Vertical Mode Gas Sensing Performance of TiO2 Nanotube Array by Tuning of Surface Area and Carrier Transport Length

1-D oxide nanostructures-based metal-insulator-metal structures represent potential gas sensor devices, owing to their vertical electron transport feature. In this paper, we demonstrate that for achieving optimum gas sensing by a TiO₂ nanotube (NT) array in vertical mode, tuning of NTs (1-D) surface area as well as carrier transport path length by tailoring the NT length can be a valuable approach. For anodization times of 1, 4, 8, 12, and 16 h, the corresponding NT length was found to be 280-320, 506-514, 1730-1790, 2000-2200, and 2380-2420 nm, respectively, with almost no variation in tube diameters or separations.
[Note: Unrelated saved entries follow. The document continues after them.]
### config.mk
export PLATFORM = sky130hd
export DESIGN_NAME = load_store_unit_flat
export DESIGN_NICKNAME = d
export VERILOG_FILES = /design/src/rtl/load_store_unit_pkg.sv /design/src/rtl/load_store_unit_if.sv /design/src/rtl/lsu_lane_align.sv /design/src/rtl/load_store_unit.sv /design/src/flat_wrapper.sv
export SDC_FILE = /design/constraint.sdc
export NUM_CORES = 1
export LEC_CHECK = 0
export BUFFER_PORTS_ARGS = -buffer_cell sky130_fd_sc_hd__buf_2
export CORE_MARGIN = 4
export CORE_UTILIZATION = 48
export CTS_CLUSTER_DIAMETER = 150
export DETAILED_ROUTE_END_ITERATION = 10
export PLACE_DENSITY = 0.77
export SETUP_SLACK_MARGIN = 0.05
export SYNTH_ARGS = -nofsm -noshare
export SYNTH_HDL_FRONTEND = slang
export SYNTH_HIERARCHICAL = 1
export SYNTH_SLANG_ARGS = --single-unit
### constraint.sdc
create_clock -name clk -period 2.31 [get_ports clk]
set_input_delay 0.231 -clock clk [delete_from_list [all_inputs] [get_ports clk]]
set_output_delay 0.231 -clock clk [all_outputs]
set_load 0.05 [all_outputs]
### src/rtl/load_store_unit_pkg.sv
// lsu_pkg: funct3 encodings, FSM state enum and latched request struct shared by the load/store unit and its bench
package lsu_pkg;
  localparam logic [2:0] LSU_B  = 3'b000;
  localparam logic [2:0] LSU_H  = 3'b001;
  localparam logic [2:0] LSU_W  = 3'b010;
  localparam logic [2:0] LSU_BU = 3'b100;
  localparam logic [2:0] LSU_HU = 3'b101;
  typedef enum logic [1:0] {IDLE, READ, WRITE, RESP} lsu_state_t;
  typedef struct packed {
    logic        we;
    logic [2:0]  funct3;
    logic [1:0]  lane;
    logic [15:0] wdata;
  } lsu_req_t;
  function automatic logic f3_legal(input logic [2:0] f);
    return f inside {LSU_B, LSU_H, LSU_W, LSU_BU, LSU_HU};
  endfunction
endpackage

### src/rtl/load_store_unit_if.sv
// load_store_unit_if: request (valid/ready), response (valid/ready) and word-memory bus; master = requester/memory side, slave = unit side
interface load_store_unit_if #(parameter int ADDR_W = 10);
  logic              req_valid;
  logic              req_ready;
  logic              req_we;
  logic [2:0]        req_funct3;
  logic [31:0]       req_addr;
  logic [31:0]       req_wdata;
  logic              resp_valid;
  logic              resp_ready;
  logic [31:0]       resp_rdata;
  logic              resp_error;
  logic [ADDR_W-1:0] mem_addr;
  logic [31:0]       mem_wdata;
  logic              mem_we;
  logic [31:0]       mem_rdata;
  modport master (
    output req_valid, req_we, req_funct3, req_addr, req_wdata, resp_ready, mem_rdata,
    input  req_ready, resp_valid, resp_rdata, resp_error, mem_addr, mem_wdata, mem_we
  );
  modport slave (
    input  req_valid, req_we, req_funct3, req_addr, req_wdata, resp_ready, mem_rdata,
    output req_ready, resp_valid, resp_rdata, resp_error, mem_addr, mem_wdata, mem_we
  );
endinterface

### src/rtl/lsu_lane_align.sv
// lsu_lane_align: combinational load extract/extend (load_data) and SB/SH merge into a fetched word (merged); inputs funct3, lane, word, wdata
module lsu_lane_align
  import lsu_pkg::*;
(
  input  logic [2:0]  funct3,
  input  logic [1:0]  lane,
  input  logic [31:0] word,
  input  logic [15:0] wdata,
  output logic [31:0] load_data,
  output logic [31:0] merged
);
  logic [7:0]  b;
  logic [15:0] h;
  always_comb begin
    b = word[{lane, 3'b000} +: 8];
    h = lane[1] ? word[31:16] : word[15:0];
    load_data = funct3 == LSU_B  ? {{24{b[7]}}, b} :
                funct3 == LSU_H  ? {{16{h[15]}}, h} :
                funct3 == LSU_BU ? {24'b0, b} :
                funct3 == LSU_HU ? {16'b0, h} : word;
    merged = word;
    if (funct3 == LSU_H) merged[{lane[1], 4'b0000} +: 16] = wdata;
    else merged[{lane, 3'b000} +: 8] = wdata[7:0];
  end
endmodule

### src/rtl/load_store_unit.sv
// load_store_unit: RISC-V load/store initiator; clk, rst (sync active-low), bus = request/response handshake plus word-memory port
module load_store_unit
  import lsu_pkg::*;
#(
  parameter int READ_LATENCY = 1,
  parameter int ADDR_W       = 10
) (
  input logic clk,
  input logic rst,
  load_store_unit_if.slave bus
);
  lsu_state_t        state_q, state_d;
  lsu_req_t          req_q, req_d;
  logic [2:0]        cnt_q, cnt_d;
  logic [ADDR_W-1:0] mem_addr_q, mem_addr_d;
  logic [31:0]       mem_wdata_q, mem_wdata_d, resp_rdata_q, resp_rdata_d;
  logic              mem_we_q, mem_we_d, resp_valid_q, resp_valid_d, resp_error_q, resp_error_d;
  logic              req_ready_q, req_ready_d;
  logic [31:0]       load_data, merged;
  logic              bad;
  assign bad = !f3_legal(bus.req_funct3)
             | (bus.req_we & bus.req_funct3[2])
             | ((bus.req_funct3 == LSU_H || bus.req_funct3 == LSU_HU) & bus.req_addr[0])
             | ((bus.req_funct3 == LSU_W) & |bus.req_addr[1:0])
             | |bus.req_addr[31:ADDR_W+2];
  lsu_lane_align u_align (
    .funct3   (req_q.funct3),
    .lane     (req_q.lane),
    .word     (bus.mem_rdata),
    .wdata    (req_q.wdata),
    .load_data(load_data),
    .merged   (merged)
  );
  always_comb begin
    state_d      = state_q;
    req_d        = req_q;
    cnt_d        = cnt_q;
    mem_addr_d   = mem_addr_q;
    mem_wdata_d  = mem_wdata_q;
    mem_we_d     = 1'b0;
    resp_valid_d = resp_valid_q;
    resp_rdata_d = resp_rdata_q;
    resp_error_d = resp_error_q;
    case (state_q)
      IDLE: if (bus.req_valid) begin
        req_d = '{bus.req_we, bus.req_funct3, bus.req_addr[1:0], bus.req_wdata[15:0]};
        if (bad) begin
          state_d      = RESP;
          resp_valid_d = 1'b1;
          resp_error_d = 1'b1;
          resp_rdata_d = '0;
        end else begin
          mem_addr_d = bus.req_addr[ADDR_W+1:2];
          if (bus.req_we && bus.req_funct3 == LSU_W) begin
            mem_wdata_d = bus.req_wdata;
            mem_we_d    = 1'b1;
            state_d     = WRITE;
          end else begin
            cnt_d   = 3'(READ_LATENCY);
            state_d = READ;
          end
        end
      end
      READ: if (cnt_q != '0) cnt_d = cnt_q - 3'd1;
      else if (req_q.we) begin
        mem_wdata_d = merged;
        mem_we_d    = 1'b1;
        state_d     = WRITE;
      end else begin
        resp_rdata_d = load_data;
        resp_error_d = 1'b0;
        resp_valid_d = 1'b1;
        state_d      = RESP;
      end
      WRITE: begin
        resp_rdata_d = '0;
        resp_error_d = 1'b0;
        resp_valid_d = 1'b1;
        state_d      = RESP;
      end
      RESP: if (bus.resp_ready) begin
        resp_valid_d = 1'b0;
        state_d      = IDLE;
      end
      default: state_d = IDLE;
    endcase
    req_ready_d = state_d == IDLE;
  end
  always_ff @(posedge clk) begin
    if (!rst) begin
      state_q      <= IDLE;
      req_q        <= '0;
      cnt_q        <= '0;
      mem_addr_q   <= '0;
      mem_wdata_q  <= '0;
      mem_we_q     <= 1'b0;
      resp_valid_q <= 1'b0;
      resp_rdata_q <= '0;
      resp_error_q <= 1'b0;
      req_ready_q  <= 1'b1;
    end else begin
      state_q      <= state_d;
      req_q        <= req_d;
      cnt_q        <= cnt_d;
      mem_addr_q   <= mem_addr_d;
      mem_wdata_q  <= mem_wdata_d;
      mem_we_q     <= mem_we_d;
      resp_valid_q <= resp_valid_d;
      resp_rdata_q <= resp_rdata_d;
      resp_error_q <= resp_error_d;
      req_ready_q  <= req_ready_d;
    end
  end
  assign bus.req_ready  = req_ready_q;
  assign bus.resp_valid = resp_valid_q;
  assign bus.resp_rdata = resp_rdata_q;
  assign bus.resp_error = resp_error_q;
  assign bus.mem_addr   = mem_addr_q;
  assign bus.mem_wdata  = mem_wdata_q;
  assign bus.mem_we     = mem_we_q;
endmodule

### src/flat_wrapper.sv
// flat-port wrapper written by rule: the top's interface ports become plain ports
module load_store_unit_flat import lsu_pkg::*;
#(
  parameter int READ_LATENCY = 1,
  parameter int ADDR_W       = 10
)
  (clk, rst, bus_req_valid, bus_req_we, bus_req_funct3, bus_req_addr, bus_req_wdata, bus_resp_ready, bus_mem_rdata, bus_req_ready, bus_resp_valid, bus_resp_rdata, bus_resp_error, bus_mem_addr, bus_mem_wdata, bus_mem_we);
  load_store_unit_if #(.ADDR_W(ADDR_W)) bus_i ();
  input logic clk;
  input logic rst;
  input wire logic [$bits(bus_i.req_valid)-1:0] bus_req_valid;
  input wire logic [$bits(bus_i.req_we)-1:0] bus_req_we;
  input wire logic [$bits(bus_i.req_funct3)-1:0] bus_req_funct3;
  input wire logic [$bits(bus_i.req_addr)-1:0] bus_req_addr;
  input wire logic [$bits(bus_i.req_wdata)-1:0] bus_req_wdata;
  input wire logic [$bits(bus_i.resp_ready)-1:0] bus_resp_ready;
  input wire logic [$bits(bus_i.mem_rdata)-1:0] bus_mem_rdata;
  output wire logic [$bits(bus_i.req_ready)-1:0] bus_req_ready;
  output wire logic [$bits(bus_i.resp_valid)-1:0] bus_resp_valid;
  output wire logic [$bits(bus_i.resp_rdata)-1:0] bus_resp_rdata;
  output wire logic [$bits(bus_i.resp_error)-1:0] bus_resp_error;
  output wire logic [$bits(bus_i.mem_addr)-1:0] bus_mem_addr;
  output wire logic [$bits(bus_i.mem_wdata)-1:0] bus_mem_wdata;
  output wire logic [$bits(bus_i.mem_we)-1:0] bus_mem_we;
  assign bus_i.req_valid = bus_req_valid;
  assign bus_i.req_we = bus_req_we;
  assign bus_i.req_funct3 = bus_req_funct3;
  assign bus_i.req_addr = bus_req_addr;
  assign bus_i.req_wdata = bus_req_wdata;
  assign bus_i.resp_ready = bus_resp_ready;
  assign bus_i.mem_rdata = bus_mem_rdata;
  assign bus_req_ready = bus_i.req_ready;
  assign bus_resp_valid = bus_i.resp_valid;
  assign bus_resp_rdata = bus_i.resp_rdata;
  assign bus_resp_error = bus_i.resp_error;
  assign bus_mem_addr = bus_i.mem_addr;
  assign bus_mem_wdata = bus_i.mem_wdata;
  assign bus_mem_we = bus_i.mem_we;
  load_store_unit #(.READ_LATENCY(READ_LATENCY), .ADDR_W(ADDR_W)) u_core (.clk(clk), .rst(rst), .bus(bus_i));
endmodule
Yosys cells after proc, flatten, opt, wreduce, memory -nomap -nowiden
Index checks and enable logic that the tools add are counted.

Bits in registers: 105. Input bits: 104. Output and inout port bits: 78.

Eq/ne operators: 20. Bitwise operators: 8. Muxes and demuxes: 46. Shift-type cells: 5. $add $sub $neg: 3. Reduce and logical (&&, ||, !) cells: 19.

Operator list (number): 32-bit two-way mux (14); 32-bit case mux with 3 select lines (1); 32-bit bitwise mux (2); 32-bit case mux with 2 select lines (1); 16-bit by 7-bit variable shift with 32-bit output (first input constant) (1); 8-bit by 7-bit variable shift with 32-bit output (first input constant) (1); 16-bit by 7-bit indexed part select with 32-bit output (1); 32-bit by 6-bit indexed part select with 8-bit output (1); 8-bit by 7-bit indexed part select with 32-bit output (1); 20-bit OR reduction (1); 16-bit two-way mux (1); 5-bit AND reduction (3); 5-bit negator with 7-bit output (2); 1-bit two-way mux (13); 3-bit equality test (second input constant) (4); 3-bit two-way mux (4); 2-bit != test (second input constant) (6); 2-bit two-way mux (5); 2-bit by 1-bit != test with 1-bit output (second input constant) (4); 2-bit case mux with 4 select lines (1); 3-bit by 1-bit equality test with 1-bit output (second input constant) (2); 3-bit logical NOT (2); 3-bit case mux with 2 select lines (1); 6-bit AND reduction (1); other kinds (20) (28).

Logic depth before layout (Yosys ltp)
Depth after elaboration: 11. Mapped depth: 10. Gate-level depth less buffers: 8.

Cells and area by module
Netlist, hierarchy kept.

Modules (own cells, without submodules): load_store_unit (cells each 550, area an instance 4774.6 um^2, instances 1, sequential area each 2102.0 um^2); lsu_lane_align (cells each 231, area an instance 1715.4 um^2, instances 1, sequential area each 0.0 um^2).

Worst setup path before layout
No wires, ideal clock.

Kind: register to register. From: register u_core/req_q[17] in the netlist's numbering. To: register u_core.mem_wdata_q[16] (netlist: u_core/bus.mem_wdata[16]). Clock period less this slack: 2.312 ns. Cell stages (with the launch flop): 10. Path buffers: 1. Library setup time: 0.115 ns. Path slack: -0.002 ns. Required time: 2.195 ns. Data arrival time: 2.197 ns. Path through: dfxtp_1 > buf_4 > clkinv_1 > ha_1 > nor4b_1 > a32o_1 > a22o_1 > a211oi_1 > a21oi_1 > o21a_1.

Longest elaborated chain between the ends: 7. Elaborated cells on any way between the ends: 12. Those cells by class: add/sub (2); shift (4); mux (6).

Ends and longest elaborated chain: from (decl) (line load_store_unit.sv:13) `lsu_req_t req_q, req_d;`; from (signal assigned) (line load_store_unit.sv:103) `req_q <= req_d;`; 5-bit negator with 7-bit output (on tied branches) (line lsu_lane_align.sv:22, lsu_lane_align.sv:23); 16-bit by 7-bit indexed part select with 32-bit output (tied with other cells) (line lsu_lane_align.sv:22) `if (funct3 == LSU_H) merged[{lane[1], 4'b0000} +: 16] = wdata;`; 32-bit bitwise mux (on tied branches) (line lsu_lane_align.sv:22, lsu_lane_align.sv:23); 32-bit two-way mux (*) (line lsu_lane_align.sv:22); net u_core.merged[16] (line load_store_unit.sv:19) `logic [31:0] load_data, merged;`; 32-bit two-way mux (*) (line load_store_unit.sv:65) `else if (req_q.we) begin`; 32-bit two-way mux (*) (line load_store_unit.sv:64) `READ: if (cnt_q != '0) cnt_d = cnt_q - 3'd1;`; 32-bit case mux with 2 select lines (*) (line load_store_unit.sv:44) `case (state_q)`; to (signal assigned) (line load_store_unit.sv:106) `mem_wdata_q <= mem_wdata_d;`; to (decl) (line load_store_unit.sv:16) `logic [31:0] mem_wdata_q, mem_wdata_d, resp_rdata_q, resp_rdata_d;`.

The timed path passes the listed nets; every way through them passes the cells marked *. The select of a mux whose other input is x is not followed. A chain may end at the register's enable or synchronous reset.

Final worst setup path
From: register u_core/req_q[16] in the netlist's numbering. To: register u_core.mem_wdata_q[22] (netlist: u_core/bus.mem_wdata[22]).

Longest elaborated chain between the ends: 7. Elaborated cells on any way between the ends: 8. Those cells by class: add/sub (1); shift (2); mux (5).

Ends and longest elaborated chain: 5-bit negator with 7-bit output (*) (line lsu_lane_align.sv:23) `else merged[{lane, 3'b000} +: 8] = wdata[7:0];`; 8-bit by 7-bit indexed part select with 32-bit output / 8-bit by 7-bit variable shift with 32-bit output (equally long branches) (line lsu_lane_align.sv:23); 32-bit bitwise mux (*) (line lsu_lane_align.sv:23); 32-bit two-way mux (*) (line lsu_lane_align.sv:22); net u_core.merged[22] (line load_store_unit.sv:19); 32-bit two-way mux (*) (line load_store_unit.sv:65); 32-bit two-way mux (*) (line load_store_unit.sv:64); 32-bit case mux with 2 select lines (*) (line load_store_unit.sv:44).

Marks and branches as above.

==> flow_summary_export.csv <==
group,metric,value,unit
outcome,outcome,"complete, no violations",
logic_synthesis,synth_edf_count,0,
worst_setup_path,rr_endpoint,"u_core/bus.mem_wdata[22]",
worst_setup_path,endpoint,"u_core/bus.mem_wdata[22]",
worst_setup_path,cp-end-kind,"register",
sta,fmax,462,MHz
final_layout,stdcell_area,0.00802,mm²
logic_synthesis,synth_area_per_cell,8.31,µm²
sta,finalHoldViolations,0,
die,rows,42,
placement,dp_hpwl,14.6,mm
logic_synthesis,ys_types,58,
global_routing,globalRouteMet3Util,6.35,%
power_and_ir_drop,pwr_density_cell,1240,mW/mm²
sta,worstMarginPinSlew,0.740,ns
clock_network,cts_tree,"done",
die,chipHeight,124,µm
sta,hold_ws,0.105,ns
die,die-area,0.0154,mm²
sta,fin_crit,2.17,ns
worst_setup_path,setup.worst_path.start,"u_core/req_q[16]",
clock_network,worstSkewPairLatency,0.36,ns
power_and_ir_drop,vdd.ir_drop.worst,0.684,mV
placement,place_congestion,0.921,
sta,finalSetupViolCount,0,
global_routing,use_met1,36.2,%
logic_synthesis,muxShareOfSynthArea,13.9,%
global_routing,grt_use_met2,36.1,%
min_path,min_path_type,"in -> reg",
logic_synthesis,ys_seq_area_share,32.4,%
logic_synthesis,syn_nets,896,
global_routing,grt-busiest-layer,"met1",
routing,vias_per_cell,5.88,
worst_setup_path,reg2reg_from,"u_core/req_q[16]",
final_layout,drive_gt1_share,28.5,%
routing,wl_per_cell,17.7,µm
worst_setup_path,worst-path-stages,8,
logic_synthesis,ys_warn_count,6,
placement,port_buffers,181,
worst_setup_path,cpLargestDelayFamily,"compound AO/OA/AOI/OAI gates",
logic_synthesis,synthAdderAreaFrac,2.12,%
worst_setup_path,critPathArrivalTime,2.42,ns
routing,via_count,6558,
logic_synthesis,synth_xor_area_share,0,%
sta,finClkSkew,0.00656,ns
global_routing,grt_overflow,0,
die,io_pins,182,
logic_synthesis,synth-seq-cells,105,
worst_setup_path,reg2reg_setup_slack,0.14,ns
clock_network,clockBufferDepth,2,
clock_network,clk_pin_slew,0.07,ns
logic_synthesis,async_flop_share,0,%
routing,ant_nets,0,
sta,finalCritPeriodShare,93.8,%
power_and_ir_drop,p_total,9910,µW
sta,fin_tns_setup,0,ns
sta,rsz0062_at_grt,"false",
worst_setup_path,crit_chain,"inv_1 > ha_1 > nor4b_2 > a32o_2 > a22o_1 > a211oi_1 > a21oi_1 > o21a_1",
placement,place_area,0.00765,mm²
sta,maxSlewViolCount,0,
final_layout,area_growth,23.5,%
routing,drt_iter0_drc,751,
worst_setup_path,cpMaxStageDelayCell,"dfxtp_2",
global_routing,grt_max_degree,71,
final_layout,final_common_cell,"buf_2",
clock_network,cts_sinks,105,
global_routing,grt_pass1_wl,31.8,mm
clock_network,cts_made_buffers,9,
die,die_w,124,µm
clock_network,cts-htree-levels,3,
worst_setup_path,start_kind,"register",
final_layout,antenna_cells,0,
worst_setup_path,max_stage_delay,0.40,ns
global_routing,antenna_found_initial,0,
logic_synthesis,synth_top_family_by_area,"compound AO/OA/AOI/OAI gates",
sta,slew_headroom,50.7,%
routing,route.detailed.drc,0,
die,core_area,0.0132,mm²
logic_synthesis,synth_area,0.00649,mm²
worst_setup_path,path_buf_inv,1,
worst_setup_path,worst_r2r_path_depth,8,
logic_synthesis,synth_compound_area_share,26.8,%
routing,routed_wirelength,19.7,mm
global_routing,grt_pass1_vias,6022,
final_layout,layout_common_cells,"181 x buf_2, 103 x dfxtp_1, 85 x nand2_1",
logic_synthesis,syn_inst,781,
final_layout,fin_nets,1050,
worst_setup_path,crit_required,2.56,ns
clock_network,clock_tree.root_cell,"clkbuf_16",
worst_setup_path,crit_type,"reg -> reg",
logic_synthesis,synth_simple_gate_area_share,18.0,%
die,initial_core_util,49.0,%
logic_synthesis,synth_flop_cell,"dfxtp_1",
routing,dr.pass1.iters,5,
run,maxCapViolCount,0,
power_and_ir_drop,p_leak,0.00341,µW
global_routing,grtUsageTotal,25.0,%
worst_setup_path,crit_fanout,8,
[cell families (layout without fill, tap and decap cells)]
family	Yosys count	count (layout)
AOI/OAI and AO/OA	251	251
muxes	79	79
and+or+nand+nor	231	231
buffers and inverters	104	263
DFF	105	105
adders and majority gates	11	11
[cells in the mapped netlist, types with 2 or more instances]
| master | n | area share (%) |
|---|---|---|
| buf_4 | 7 | 0.81 |
| clkinv_1 | 3 | 0.17 |
| a22oi_1 | 27 | 3.1 |
| a32o_1 | 2 | 0.31 |
| a31oi_1 | 4 | 0.39 |
| nor2_1 | 26 | 1.5 |
| mux2_2 | 3 | 0.52 |
| a221o_1 | 7 | 1.1 |
| a311oi_1 | 8 | 1.1 |
| nor2b_1 | 39 | 3.8 |
| buf_1 | 4 | 0.23 |
| nor3b_1 | 3 | 0.35 |
| nand3_1 | 51 | 3.9 |
| o22ai_1 | 3 | 0.29 |
| a211oi_1 | 37 | 4.3 |
| o21ai_0 | 12 | 0.93 |
| ha_1 | 11 | 2.1 |
| o21a_1 | 34 | 3.9 |
| mux2i_1 | 67 | 10 |
| nand2b_1 | 2 | 0.19 |
| a22o_1 | 15 | 2.0 |
| a2bb2oi_1 | 8 | 1.1 |
| mux4_2 | 8 | 2.8 |
| and2_1 | 2 | 0.19 |
| a21oi_1 | 83 | 6.4 |
| nand2_1 | 85 | 4.9 |
| dfxtp_1 | 105 | 32 |
| buf_2 | 15 | 1.2 |
| inv_1 | 28 | 1.6 |
| o31ai_1 | 2 | 0.23 |
| nor4_2 | 5 | 0.96 |
| nor3_1 | 4 | 0.31 |
| clkbuf_1 | 45 | 2.6 |
| nand4_1 | 2 | 0.19 |
[report_power, final]
| part | total (µW) | switching (µW) | internal, µW |
|---|---|---|---|
| Sequential | 2460 | 261 | 2200 |
| Clock | 1680 | 723 | 961 |
| Combinational | 5760 | 3590 | 2160 |
[per-layer routing]
layer / wire (µm) / vias to the layer above / share of wire [%]
met5: 0 / - / 0
met4: 544 / 0 / 2.8
met3: 1890 / 37 / 9.6
met2: 8500 / 361 / 43
met1: 8800 / 3009 / 45
li1: - / 3151 / -
[cell type report]
cell class,count,area (µm²)
sequential,105,2100
timing repair buffer,216,1260
multi-input combinational,572,3990
tap,176,220
clock inverter,7,103
inverter,31,119
fill,1231,5230
clock buffer,9,225
[flip-flops by register name, summed over array words and instances, names as in the netlist]
signal                 count
u_core/bus.resp_rdata     32
u_core/state_q             2
u_core/bus.mem_we          1
u_core/bus.resp_error      1
u_core/bus.resp_valid      1
u_core/req_q              22
u_core/cnt_q               3
u_core/bus.mem_addr       10
u_core/bus.req_ready       1
u_core/bus.mem_wdata      32
[worst min path at each step]
stage	startpoint	to	slack (ns)	cells after the start
after floorplan	bus_req_funct3[0]	u_core/req_q[18]	0.37	2
after global placement	u_core/bus.resp_rdata[2]	u_core/bus.resp_rdata[2]	0.44	2
after detailed placement	u_core/bus.resp_rdata[1]	u_core/bus.resp_rdata[1]	0.44	2
after CTS	bus_req_addr[5]	u_core/bus.mem_addr[3]	0.09	3
after global routing	bus_req_addr[4]	u_core/bus.mem_addr[2]	0.11	3
final	bus_req_addr[6]	u_core/bus.mem_addr[4]	0.10	3
[timing repair]
action,4_1_cts,5_1_grt
resized for setup,2,3
pin swaps,0,2
endpoints found under the hold margin,0,0
setup endpoints to repair,10,36
setup buffers,0,3
hold buffers,0,0
[through the flow]
step	std cells	setup slack, ns	util, %
after floorplan	781	0.0732	-
after global placement	1097	0.0489	57.8
after detailed placement	1097	0.0132	57.8
after CTS	1113	0.0953	60.3
after global routing	1116	0.0609	60.5
final	1116	0.144	60.5
[worst register-to-register path, delay by kind of cell, from the launching register on]
kind | cells | cell delay, ns
flip-flops | 1 | 0.40
adder cells (fa/ha/maj) | 1 | 0.34
AND/OR/NAND/NOR | 1 | 0.17
AO/OA/AOI/OAI | 5 | 1.06
buffers and inverters | 1 | 0.10
No activity file was read; power rests on OpenSTA's default activity.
The carrier concentrations of the NTs were found to be decreasing with increasing tube length. The vertical device structure, employing NT arrays of different lengths as the sensing layer, was investigated in the temperature range of 50 °C-250 °C for sensing acetone, as a test gas/vapor, in the concentration range of 10-1000 ppm. The response magnitude of the sensor was increased with increased NT length, possibly owing to the availability of larger amounts of gas interaction sites due to higher surface area at increased length. The response time and recovery time of the developed sensor also increased with increasing tube length and became excessively sluggish after the critical tube length exceeded 2250 nm owing to slower adsorption/desorption and diffusion kinetics.